*About this exercise*:
Reproduce, unaltered, the line with "dir_addr,32" along with every line that follows it in the records, up to the last.

===== Information given

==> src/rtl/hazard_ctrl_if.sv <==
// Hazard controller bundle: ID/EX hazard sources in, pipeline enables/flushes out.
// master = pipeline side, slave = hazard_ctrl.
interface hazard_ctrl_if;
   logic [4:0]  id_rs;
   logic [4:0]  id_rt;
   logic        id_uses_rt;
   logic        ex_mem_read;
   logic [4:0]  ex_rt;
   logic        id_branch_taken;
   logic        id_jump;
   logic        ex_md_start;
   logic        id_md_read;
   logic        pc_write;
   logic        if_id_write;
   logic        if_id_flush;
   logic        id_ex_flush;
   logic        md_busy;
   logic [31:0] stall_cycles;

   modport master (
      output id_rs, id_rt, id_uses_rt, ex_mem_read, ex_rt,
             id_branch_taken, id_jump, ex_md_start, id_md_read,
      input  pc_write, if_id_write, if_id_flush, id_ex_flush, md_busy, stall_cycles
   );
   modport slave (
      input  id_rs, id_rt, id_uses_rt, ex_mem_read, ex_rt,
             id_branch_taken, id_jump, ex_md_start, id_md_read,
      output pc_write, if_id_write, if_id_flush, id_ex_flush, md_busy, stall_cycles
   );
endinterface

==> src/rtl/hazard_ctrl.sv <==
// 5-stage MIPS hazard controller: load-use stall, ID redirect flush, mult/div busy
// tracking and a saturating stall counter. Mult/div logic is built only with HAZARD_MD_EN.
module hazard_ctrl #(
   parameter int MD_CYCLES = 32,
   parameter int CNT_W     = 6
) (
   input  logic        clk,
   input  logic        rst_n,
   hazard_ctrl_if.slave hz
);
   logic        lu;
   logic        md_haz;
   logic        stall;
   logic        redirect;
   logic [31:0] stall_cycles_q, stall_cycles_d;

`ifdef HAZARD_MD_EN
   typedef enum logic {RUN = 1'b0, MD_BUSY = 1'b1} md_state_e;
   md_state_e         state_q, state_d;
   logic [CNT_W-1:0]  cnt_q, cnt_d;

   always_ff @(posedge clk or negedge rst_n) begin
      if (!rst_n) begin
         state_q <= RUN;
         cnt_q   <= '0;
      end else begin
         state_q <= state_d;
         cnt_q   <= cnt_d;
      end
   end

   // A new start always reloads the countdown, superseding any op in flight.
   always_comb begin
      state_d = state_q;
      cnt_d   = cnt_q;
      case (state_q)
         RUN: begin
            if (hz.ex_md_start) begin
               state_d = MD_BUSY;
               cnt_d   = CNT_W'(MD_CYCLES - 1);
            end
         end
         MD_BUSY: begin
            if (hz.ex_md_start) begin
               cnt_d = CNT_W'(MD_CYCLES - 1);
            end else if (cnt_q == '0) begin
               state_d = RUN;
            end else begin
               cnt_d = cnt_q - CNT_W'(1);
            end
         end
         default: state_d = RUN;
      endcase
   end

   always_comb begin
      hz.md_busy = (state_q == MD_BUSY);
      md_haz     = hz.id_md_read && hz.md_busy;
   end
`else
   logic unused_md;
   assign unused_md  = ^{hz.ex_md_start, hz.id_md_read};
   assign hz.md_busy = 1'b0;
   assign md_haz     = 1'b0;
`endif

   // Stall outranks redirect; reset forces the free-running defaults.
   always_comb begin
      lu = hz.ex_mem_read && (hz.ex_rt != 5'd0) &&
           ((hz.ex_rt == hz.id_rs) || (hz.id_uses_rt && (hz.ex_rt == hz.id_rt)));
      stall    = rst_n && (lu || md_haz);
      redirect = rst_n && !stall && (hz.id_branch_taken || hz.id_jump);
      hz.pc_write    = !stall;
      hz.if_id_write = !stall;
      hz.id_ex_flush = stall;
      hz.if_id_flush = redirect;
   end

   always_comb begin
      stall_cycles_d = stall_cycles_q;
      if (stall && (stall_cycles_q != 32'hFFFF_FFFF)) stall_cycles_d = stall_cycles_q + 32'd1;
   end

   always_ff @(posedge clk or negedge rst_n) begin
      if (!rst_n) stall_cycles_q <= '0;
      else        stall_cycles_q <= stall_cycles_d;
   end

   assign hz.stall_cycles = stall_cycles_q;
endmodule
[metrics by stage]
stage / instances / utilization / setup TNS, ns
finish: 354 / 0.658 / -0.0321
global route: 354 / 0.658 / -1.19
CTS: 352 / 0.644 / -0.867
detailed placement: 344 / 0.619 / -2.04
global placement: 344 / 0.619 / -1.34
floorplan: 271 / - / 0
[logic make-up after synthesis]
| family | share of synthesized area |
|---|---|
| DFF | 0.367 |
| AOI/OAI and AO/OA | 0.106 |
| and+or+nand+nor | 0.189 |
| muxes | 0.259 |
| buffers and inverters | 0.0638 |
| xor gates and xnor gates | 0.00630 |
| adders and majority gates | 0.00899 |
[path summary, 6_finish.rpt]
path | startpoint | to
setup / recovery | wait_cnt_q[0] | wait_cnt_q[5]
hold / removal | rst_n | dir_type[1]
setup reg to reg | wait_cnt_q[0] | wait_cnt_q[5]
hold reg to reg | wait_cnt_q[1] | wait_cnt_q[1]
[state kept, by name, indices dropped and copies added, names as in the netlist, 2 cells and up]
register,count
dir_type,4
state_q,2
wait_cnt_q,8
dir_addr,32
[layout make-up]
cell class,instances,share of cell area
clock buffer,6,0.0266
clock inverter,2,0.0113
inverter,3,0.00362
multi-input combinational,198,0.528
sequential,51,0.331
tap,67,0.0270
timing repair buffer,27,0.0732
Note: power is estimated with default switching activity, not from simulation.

==========

*Result*:
dir_addr,32
[layout make-up]
cell class,instances,share of cell area
clock buffer,6,0.0266
clock inverter,2,0.0113
inverter,3,0.00362
multi-input combinational,198,0.528
sequential,51,0.331
tap,67,0.0270
timing repair buffer,27,0.0732
Note: power is estimated with default switching activity, not from simulation.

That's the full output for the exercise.